[Stored data]
Content starts

[config.mk]
export PLATFORM = sky130hd
export DESIGN_NAME = bus_trace_unit
export DESIGN_NICKNAME = d
export VERILOG_FILES = /design/src/rtl/trace_pkg.sv /design/src/rtl/trace_fifo.sv /design/src/rtl/bus_trace_unit.sv
export SDC_FILE = /design/constraint.sdc
export NUM_CORES = 1
export LEC_CHECK = 0
export ABC_AREA = 1
export CORE_ASPECT_RATIO = 1.75
export CORE_MARGIN = 4
export CORE_UTILIZATION = 25
export DETAILED_ROUTE_END_ITERATION = 10
export HOLD_SLACK_MARGIN = 0.05
export SKIP_LAST_GASP = 1
export SYNTH_ARGS = -nofsm -noshare
export SYNTH_HDL_FRONTEND = slang
export SYNTH_SLANG_ARGS = --single-unit
[constraint.sdc]
create_clock -name i_clk -period 8.52 [get_ports i_clk]
set_input_delay 1.278 -clock i_clk [delete_from_list [all_inputs] [get_ports i_clk]]
set_output_delay 1.278 -clock i_clk [all_outputs]
set_load 0.03 [all_outputs]
[src/rtl/trace_pkg.sv]
// -----------------------------------------------------------------------------
// trace_pkg
// Shared definitions for the 6502 bus trace unit and its trace FIFO.
//   trace_rec_t : one captured bus cycle {cycle, sync, we, addr, data}
//   TRACE_W     : record width for the default cycle-stamp width
//   OVF_MAX     : saturation value of the dropped-record counter
//   bus_data()  : selects the byte actually moved on the bus this cycle
// -----------------------------------------------------------------------------
package trace_pkg;

  localparam int CYC_W_DEF = 16;
  localparam int TRACE_W   = CYC_W_DEF + 26;

  localparam logic [7:0] OVF_MAX = 8'd255;

  typedef struct packed {
    logic [CYC_W_DEF-1:0] cycle;
    logic                 sync;
    logic                 we;
    logic [15:0]          addr;
    logic [7:0]           data;
  } trace_rec_t;

  // Writes carry CPU data out, reads carry memory data in.
  function automatic logic [7:0] bus_data(input logic       we,
                                          input logic [7:0] dout,
                                          input logic [7:0] din);
    logic [7:0] sel;
    if (we) begin
      sel = dout;
    end else begin
      sel = din;
    end
    return sel;
  endfunction

endpackage

[src/rtl/trace_fifo.sv]
// -----------------------------------------------------------------------------
// trace_fifo
// Generic synchronous first-word-fall-through FIFO.
//   clk_i, rst_i : clock, synchronous active-high reset (pointers only)
//   push_i       : write data_i this edge (ignored when full without a pop)
//   pop_i        : retire the head this edge (ignored when empty)
//   data_o       : current head entry, valid whenever empty_o is 0
//   full_o       : DEPTH entries stored
//   empty_o      : no entries stored
// Pointers carry one extra wrap bit so full and empty are distinguishable.
// -----------------------------------------------------------------------------
module trace_fifo #(
  parameter int DEPTH = 16,
  parameter int WIDTH = 42
) (
  input  logic             clk_i,
  input  logic             rst_i,
  input  logic             push_i,
  input  logic [WIDTH-1:0] data_i,
  input  logic             pop_i,
  output logic [WIDTH-1:0] data_o,
  output logic             full_o,
  output logic             empty_o
);

  localparam int AW = $clog2(DEPTH);
  localparam logic [AW:0] PTR_ONE = {{AW{1'b0}}, 1'b1};

  logic [AW:0]      wr_q, wr_d;
  logic [AW:0]      rd_q, rd_d;
  logic [WIDTH-1:0] mem_q [DEPTH];
  logic             do_push_s;
  logic             do_pop_s;

  assign empty_o = (wr_q == rd_q);
  assign full_o  = (wr_q[AW] != rd_q[AW]) && (wr_q[AW-1:0] == rd_q[AW-1:0]);
  assign data_o  = mem_q[rd_q[AW-1:0]];

  // A pop frees a slot on the same edge, so a full FIFO still accepts a push
  // when the head is retired simultaneously; a pop on empty is ignored.
  assign do_pop_s  = pop_i && !empty_o;
  assign do_push_s = push_i && (!full_o || do_pop_s);

  // Pointer next-state.
  always_comb begin
    wr_d = wr_q;
    rd_d = rd_q;
    if (do_push_s) begin
      wr_d = wr_q + PTR_ONE;
    end else begin
      wr_d = wr_q;
    end
    if (do_pop_s) begin
      rd_d = rd_q + PTR_ONE;
    end else begin
      rd_d = rd_q;
    end
  end

  // Pointer registers; reset empties the FIFO regardless of contents.
  always_ff @(posedge clk_i) begin
    if (rst_i) begin
      wr_q <= '0;
      rd_q <= '0;
    end else begin
      wr_q <= wr_d;
      rd_q <= rd_d;
    end
  end

  // Storage array; contents are don't-care until pointed at by a valid head.
  always_ff @(posedge clk_i) begin
    if (do_push_s) begin
      mem_q[wr_q[AW-1:0]] <= data_i;
    end
  end

endmodule

[src/rtl/bus_trace_unit.sv]
// -----------------------------------------------------------------------------
// bus_trace_unit
// Passive observer of the 6502 external bus. Every completed bus cycle
// (i_rdy=1) becomes a trace record queued for a valid/ready consumer, and a
// repeated opcode fetch at one address raises a sticky trap flag.
//   i_clk, i_rst           : clock, synchronous active-high reset
//   i_addr/i_dout/i_din    : bus address, CPU write data, memory read data
//   i_we, i_sync, i_rdy    : write strobe, opcode-fetch marker, cycle complete
//   o_trace_valid/_data    : FIFO head {cycle, sync, we, addr, data}
//   i_trace_ready          : consumer accepts the head
//   o_overflow             : saturating count of records dropped while full
//   o_trap, o_trap_pc      : sticky trap flag and the trapping fetch address
//   o_cycle                : completed-cycle counter (wraps)
// -----------------------------------------------------------------------------
module bus_trace_unit
  import trace_pkg::*;
#(
  parameter int DEPTH       = 16,
  parameter int TRAP_REPEAT = 3,
  parameter int CYC_W       = CYC_W_DEF
) (
  input  logic              i_clk,
  input  logic              i_rst,
  input  logic [15:0]       i_addr,
  input  logic [7:0]        i_dout,
  input  logic [7:0]        i_din,
  input  logic              i_we,
  input  logic              i_sync,
  input  logic              i_rdy,
  output logic              o_trace_valid,
  output logic [CYC_W+25:0] o_trace_data,
  input  logic              i_trace_ready,
  output logic [7:0]        o_overflow,
  output logic              o_trap,
  output logic [15:0]       o_trap_pc,
  output logic [CYC_W-1:0]  o_cycle
);

  localparam int REC_W = CYC_W + 26;
  localparam int CNT_W = $clog2(TRAP_REPEAT + 1);
  localparam logic [CNT_W-1:0] TRAP_CNT = CNT_W'(TRAP_REPEAT);
  localparam logic [CNT_W-1:0] CNT_ONE  = {{(CNT_W-1){1'b0}}, 1'b1};
  localparam logic [CYC_W-1:0] CYC_ONE  = {{(CYC_W-1){1'b0}}, 1'b1};

  logic [CYC_W-1:0] cycle_q, cycle_d;
  logic [7:0]       ovf_q, ovf_d;
  logic             trap_q, trap_d;
  logic [15:0]      trap_pc_q, trap_pc_d;
  logic [15:0]      last_q, last_d;
  logic [CNT_W-1:0] cnt_q, cnt_d;

  logic [REC_W-1:0] rec_s;
  logic             full_s;
  logic             empty_s;
  logic             pop_s;
  logic             drop_s;
  logic             fetch_s;

  assign rec_s   = {cycle_q, i_sync, i_we, i_addr, bus_data(i_we, i_dout, i_din)};
  assign pop_s   = o_trace_valid && i_trace_ready;
  assign drop_s  = i_rdy && full_s && !pop_s;
  assign fetch_s = i_rdy && i_sync;

  trace_fifo #(
    .DEPTH (DEPTH),
    .WIDTH (REC_W)
  ) u_fifo (
    .clk_i   (i_clk),
    .rst_i   (i_rst),
    .push_i  (i_rdy),
    .data_i  (rec_s),
    .pop_i   (pop_s),
    .data_o  (o_trace_data),
    .full_o  (full_s),
    .empty_o (empty_s)
  );

  assign o_trace_valid = !empty_s;
  assign o_overflow    = ovf_q;
  assign o_trap        = trap_q;
  assign o_trap_pc     = trap_pc_q;
  assign o_cycle       = cycle_q;

  // Cycle stamp and dropped-record counter next-state.
  always_comb begin
    cycle_d = cycle_q;
    ovf_d   = ovf_q;
    if (i_rdy) begin
      cycle_d = cycle_q + CYC_ONE;
    end else begin
      cycle_d = cycle_q;
    end
    if (drop_s && (ovf_q != OVF_MAX)) begin
      ovf_d = ovf_q + 8'd1;
    end else begin
      ovf_d = ovf_q;
    end
  end

  // Repeat tracking over opcode fetches only; the trap latches on the fetch
  // that brings the run length up to TRAP_REPEAT and is frozen afterwards.
  always_comb begin
    last_d    = last_q;
    cnt_d     = cnt_q;
    trap_d    = trap_q;
    trap_pc_d = trap_pc_q;
    if (fetch_s) begin
      if (i_addr == last_q) begin
        if (cnt_q == TRAP_CNT) begin
          cnt_d = cnt_q;
        end else begin
          cnt_d = cnt_q + CNT_ONE;
        end
      end else begin
        cnt_d  = CNT_ONE;
        last_d = i_addr;
      end
    end else begin
      cnt_d  = cnt_q;
      last_d = last_q;
    end
    if (!trap_q && fetch_s && (cnt_d == TRAP_CNT)) begin
      trap_d    = 1'b1;
      trap_pc_d = i_addr;
    end else begin
      trap_d    = trap_q;
      trap_pc_d = trap_pc_q;
    end
  end

  // State registers.
  always_ff @(posedge i_clk) begin
    if (i_rst) begin
      cycle_q   <= '0;
      ovf_q     <= 8'd0;
      trap_q    <= 1'b0;
      trap_pc_q <= 16'h0000;
      last_q    <= 16'h0000;
      cnt_q     <= '0;
    end else begin
      cycle_q   <= cycle_d;
      ovf_q     <= ovf_d;
      trap_q    <= trap_d;
      trap_pc_q <= trap_pc_d;
      last_q    <= last_d;
      cnt_q     <= cnt_d;
    end
  end

endmodule

* Yosys cells after proc, flatten, opt, wreduce, memory -nomap -nowiden
Memory sizes are Yosys's and may differ from the RTL's. A register that Yosys moved wholly into a read port is not among the register bits.
Cells that the tools add are included.
** Storage, ports and cells
- Memories kept :: 1
- Flip-flop bits (word level) :: 69
- Bits in writable memories :: 672
- Input port bits :: 38
** Cells by class
- Multiplexer cells :: 8
- Eq/ne operators :: 7
- Bitwise logic cells :: 1
- Reduce and logical (&&, ||, !) cells :: 16
- Add/subtract/negate cells :: 5
** Memory list
- u_fifo.mem_q :: depth 16, width 42, read ports 1, clocked after Yosys merged registers in 1, write ports 1, line trace_fifo.sv:31 : logic [WIDTH-1:0] mem_q [DEPTH];
** Operators with widths (number)
- $add 16x1->16 const B :: 1
- $eq 16x16->1 :: 1
- $add 5x1->5 const B :: 2
- $logic_and 1x1->1 :: 10
- $add 8x1->8 const B :: 1
- $mux 4 :: 2
- $mux 8 :: 1
- $ne 8x8->1 const B :: 1
- $mux 2 :: 3
- $eq 5x5->1 :: 1
- $eq 2x2->1 const B :: 2
- $eq 4x4->1 :: 1
- $logic_not 1->1 :: 4
- $add 2x1->2 const B :: 1
- $mux 1 :: 2
- $reduce_and 2->1 :: 1
- $logic_or 1x1->1 :: 1
- $ne 1x1->1 :: 1
- $not 1->1 :: 1

* Depth between registers and ports, before layout
- Word-level depth :: 8
- Gate-level depth with buffers :: 13
- Depth with buffers taken out :: 12

* Hierarchy
From an unflattened synthesis, not the netlist that was laid out.
** Second synthesis, totals
- Cell total of the unflattened synthesis :: 2421
- Area, all modules :: 29859.9 µm²
** By module, submodules not included
- trace_fifo :: sequential area each 20459.6 µm², area an instance 26695.6 µm², instances 1, cells an instance 1932
- bus_trace_unit :: sequential area each 1181.1 µm², area an instance 3164.3 µm², instances 1, cells an instance 489

* Least setup slack after synthesis
Ideal clock, no wire load.
- Kind :: in2reg
- Start point :: in i_rdy
- End point :: mem u_fifo.mem_q[11][0], enable pin
- Data arrival time :: 3.502 ns
- Stages :: 5
- Required time :: 8.079 ns
- Setup slack :: 4.577 ns
- Cells stage by stage :: buf_4 -> nand2_2 -> inv_1 -> nand3_1 -> nor2_1
** Between the ends
- Word-level cells in the longest chain between the ends :: 3
** Ends and longest elaborated chain
- start: declaration :: line bus_trace_unit.sv:29 : input logic i_rdy,
- $logic_and 1x1->1 :: line trace_fifo.sv:42 : assign do_push_s = push_i && (!full_o || do_pop_s);
- $mux 1 :: line trace_fifo.sv:73 : if (do_push_s) begin
- $mux 1 (implied by the code) :: line trace_fifo.sv:74 : mem_q[wr_q[AW-1:0]] <= data_i;
- end: declaration :: line trace_fifo.sv:31
Every way passes these cells.

==> summary.txt <==
CTS
  – CTS tree: done
  – Clk Tree Root Cell: clkbuf_16
  – Clock Latency Late Sink: approximately 0.62 ns
  – Htree depth: 3
  – Post-CTS Resized: 0
  – Setup bufs post-CTS: 0
  – Worst-path clk slew: 0.07 ns
  – CTS Buf Count: between 60 and 70
  – Deepest clock path buffer count: 3
  – # hold bufs at CTS: 0
  – # clock sinks: about 750

STA
  – Endpoints failing setup: 0
  – Worst clock skew: about 0.027 ns
  – Final Hold Vio Count: 0
  – Post-Route Setup TNS: 0 ns
  – RSZ-0062 raised after global routing: false
  – Relative slew slack: around 16%
  – Worst-Margin Slew: approximately 1.3 ns
  – Worst Slack Setup Final: 3.19 ns
  – FMAX: roughly 0.19 GHz
  – Tmin final: 5.33 ns
  – Final slew viol count: 0
  – Crit share post-route: 62.6%

Die
  – Die Wd: between 200 and 300 µm
  – Die Ht: 469 µm
  – Core ar.: 0.120 mm²
  – Row count: 168
  – Die ar.: 0.127 mm²
  – Boundary pin count: around 120
  – Starting density of the core: between 20% and 30%

Synth
  – Cell with the most instances after synthesis: edfxtp_1
  – Distinct cells, synth: 36
  – Primary FF master, synth: edfxtp_1
  – Synth Area in Compound Gates: around an eighth
  – Post-synth top area cell: edfxtp_1
  – Post-synth EDFFs: 672
  – Simple-Gate Fraction of Synth Area: about 4.9%
  – Post-synthesis register bit count: about 750
  – Largest family of logic cells by synthesized area: compound AO/OA/AOI/OAI gates
  – Synth top area cells: edfxtp_1 (66%), mux2i_1 (5.5%), dfxtp_1 (4.8%)
  – Post-synthesis mux area share: 5.84%
  – Syn Nets: between 2000 and 2500
  – Syn avg cell area: around 13 µm²
  – Ys async rst share: 0%
  – Most frequent cells after synthesis: edfxtp_1 (672), inv_1 (216), a21oi_1 (203)
  – Yosys Warn Count: 0
  – Post-synthesis adder-cell area fraction: less than 1%
  – Mapped cell area: between 0.03 and 0.04 mm²
  – Post-synthesis sequential area ratio: 71.3%
  – Area share of the largest cell type after synthesis: around 66%
  – Post-synthesis xor/xnor area fraction: less than 1%
  – Mapped Cells: approximately 2300

Power
  – Gate power share: around an eighth
  – Switch Pwr: 0.00209 W
  – Int Pwr: around 0.006 W
  – Cell leakage power: about 12 nW
  – Clock share of power: between 30 and 40%
  – Worst VDD drop: between 0.00015 and 0.0002 V
  – Total power density per cell area: between 200 and 250 mW/mm²
  – Switching part of the total: roughly a quarter
  – Seq pwr share: approximately 50%

Outcome
  – Status: complete, no violations

Global route
  – GRT Residual Overflow: 0
  – Initial antenna violation count: 1
  – First-pass GRT wire length: about 110000 µm
  – Pin count of the biggest net entering global routing: 186
  – Vias in the first global route: about 18000
  – GRT Total Usage: 11.8%

Critical path
  – Reg2Reg Depth: 9
  – Critical-path maximum fanout: between 150 and 200
  – Crit path required time: around 7.2 ns
  – Worst reg-to-reg setup slack: roughly 5.3 ns
  – Setup Crit Path Kind: reg -> out
  – FF-to-FF Start: u_fifo.wr_q[2]
  – Startpoint Class: register
  – Worst R2R End: u_fifo.mem_q[14][18]
  – Critical Path AT: around 4.1 ns
  – Worst Setup End Kind: output pin

Place
  – DP Area: 0.0332 mm²
  – GPL Wtd Cong: around 0.71
  – I/O Buffers: 121
  – HPWL Detailed: between 40000 and 50000 µm
  – Place WS: ~3.9 ns

Hold path
  – Hold Crit Class: reg -> reg
  – Worst Hold Endpoint: last_q[14]
  – Worst hold stages: 2
  – Hold_sp: last_q[14]

Drt
  – First DRT Iteration DRCs: approximately 1200
  – Final ANT Viol Nets: 0
  – DRC Markers: 0
  – Final WL: 77100 µm
  – DR pass1 iterations: 5
  – Via density: around 4.5
  – Routed len/inst: roughly 19 µm
  – Vias: approximately 18000

Finish
  – Layout fillers: between 10000 and 15000
  – Layout area overhead: 16.4%
  – Final net count: ~2400
  – Area occupied by multi-input gates: about 0.007 mm²
  – Post-Layout Inst Area: between 0.03 and 0.04 mm²
  – Share of layout cells above drive strength 1: under 10%
  – Flip-flop and latch area: approximately 0.022 mm²

Job
  – Max-capacitance violation count: 0
cell usage in the layout (no fill, tap or decap), types with 3 or more instances in the layout:
cell,netlist,final
mux2_2,8,8
bufinv_16,0,5
xor2_1,6,6
nor2_4,0,16
a21oi_1,203,203
edfxtp_1,672,672
nor2_1,100,84
o21ai_0,180,180
clkinvlp_4,0,5
clkdlybuf4s50_1,0,121
xnor2_1,4,4
buf_4,24,36
clkbuf_1,76,9
dfxtp_1,73,69
ha_1,7,7
o21bai_1,16,16
inv_2,2,4
clkinv_2,0,10
clkbuf_16,0,69
inv_6,0,6
clkbuf_8,0,3
inv_1,216,215
o211ai_1,168,168
nand2_1,141,141
dfxtp_4,0,3
clkinv_1,3,12
o21ai_1,54,54
mux2i_1,168,168
nor3_1,23,23
nand3_1,72,72
worst max-delay path, stage by stage, from the launching register on:
cell and delay, ns:
dfxtp_4 0.99, buf_12 0.51, mux2i_1 0.18, o211ai_1 0.22, nand3_1 0.13, nand2_1 0.20, clkdlybuf4s50_1 0.71
per-stage QoR:
stage          instances  total power, W  hold slack (ns)  util, %
2_1_floorplan       2285         0.00487            0.444        -
3_3_place_gp        3905         0.00523            0.453     27.6
3_5_place_dp        3905         0.00524            0.462     27.6
4_1_cts             4024         0.00824            0.473     29.4
5_1_grt             4025         0.00847            0.498     29.4
6_report            4026         0.00816            0.471     29.4
power by group through the flow:
stage	logic (W)	clock network, W	registers (W)
6_report	0.00107	0.00302	0.00407
2_1_floorplan	0.000753	0	0.00411
4_1_cts	0.00109	0.00308	0.00407
5_1_grt	0.00117	0.00322	0.00408
3_5_place_dp	0.00108	0	0.00416
3_3_place_gp	0.00108	0	0.00415
area by class of cell:
class,instances,share of cell area [%]
Inverter,221,2.37
Antenna cell,2,0.0142
Timing Repair Buffer,159,4.31
Tap cell,1615,5.72
Sequential cell,745,61.3
Clock inverter,38,0.985
Multi-Input combinational cell,1165,20.2
Clock buffer,81,5.10
flip-flops by register name, indices dropped and copies added (netlist names), named ones only:
signal,count
cnt_q,2
last_q,16
o_cycle,16
o_overflow,8
o_trap,1
o_trap_pc,16
u_fifo.mem_q,672
u_fifo.rd_q,5
u_fifo.wr_q,5
cells by family (layout without fill, tap and decap cells):
kind of cell / Yosys count / after routing
buffers and inverters: 375 / 499
AOI/OAI and AO/OA: 622 / 622
and+or+nand+nor: 350 / 350
other: 0 / 2
DFF: 745 / 745
muxes: 176 / 176
adders and majority gates: 7 / 7
xor gates and xnor gates: 10 / 10
routing by layer:
| metal | track usage (%) | wire, µm | share of wire, % | vias to the layer above |
|---|---|---|---|---|
| met2 | 21.1 | 38800 | 50 | 480 |
| met5 | 0 | 0 | 0 | - |
| li1 | - | - | - | 8476 |
| met4 | 4.13 | 2150 | 2.8 | 0 |
| met3 | 1.93 | 4200 | 5.4 | 106 |
| met1 | 14.3 | 31900 | 41 | 9054 |
worst max path at each step:
stage | from | end | slack (ns) | cells past startpoint
6_report | register | o_trace_data[5] | 3.19 | 6
3_5_place_dp | register | o_trace_data[26] | 3.90 | 6
5_1_grt | register | o_trace_data[30] | 3.06 | 6
4_1_cts | register | o_trace_data[26] | 3.22 | 6
3_3_place_gp | register | o_trace_data[26] | 3.88 | 6
2_1_floorplan | i_rdy | u_fifo.mem_q[11][0] | 4.58 | 5
(Power assumes the default switching activity.)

Content ends

Give again, exactly as written, the lines running from the first line of the data above through the line that contains "default cycle-stamp width".

RESPONSE TO THE EXERCISE —
[config.mk]
export PLATFORM = sky130hd
export DESIGN_NAME = bus_trace_unit
export DESIGN_NICKNAME = d
export VERILOG_FILES = /design/src/rtl/trace_pkg.sv /design/src/rtl/trace_fifo.sv /design/src/rtl/bus_trace_unit.sv
export SDC_FILE = /design/constraint.sdc
export NUM_CORES = 1
export LEC_CHECK = 0
export ABC_AREA = 1
export CORE_ASPECT_RATIO = 1.75
export CORE_MARGIN = 4
export CORE_UTILIZATION = 25
export DETAILED_ROUTE_END_ITERATION = 10
export HOLD_SLACK_MARGIN = 0.05
export SKIP_LAST_GASP = 1
export SYNTH_ARGS = -nofsm -noshare
export SYNTH_HDL_FRONTEND = slang
export SYNTH_SLANG_ARGS = --single-unit
[constraint.sdc]
create_clock -name i_clk -period 8.52 [get_ports i_clk]
set_input_delay 1.278 -clock i_clk [delete_from_list [all_inputs] [get_ports i_clk]]
set_output_delay 1.278 -clock i_clk [all_outputs]
set_load 0.03 [all_outputs]
[src/rtl/trace_pkg.sv]
// -----------------------------------------------------------------------------
// trace_pkg
// Shared definitions for the 6502 bus trace unit and its trace FIFO.
//   trace_rec_t : one captured bus cycle {cycle, sync, we, addr, data}
//   TRACE_W     : record width for the default cycle-stamp width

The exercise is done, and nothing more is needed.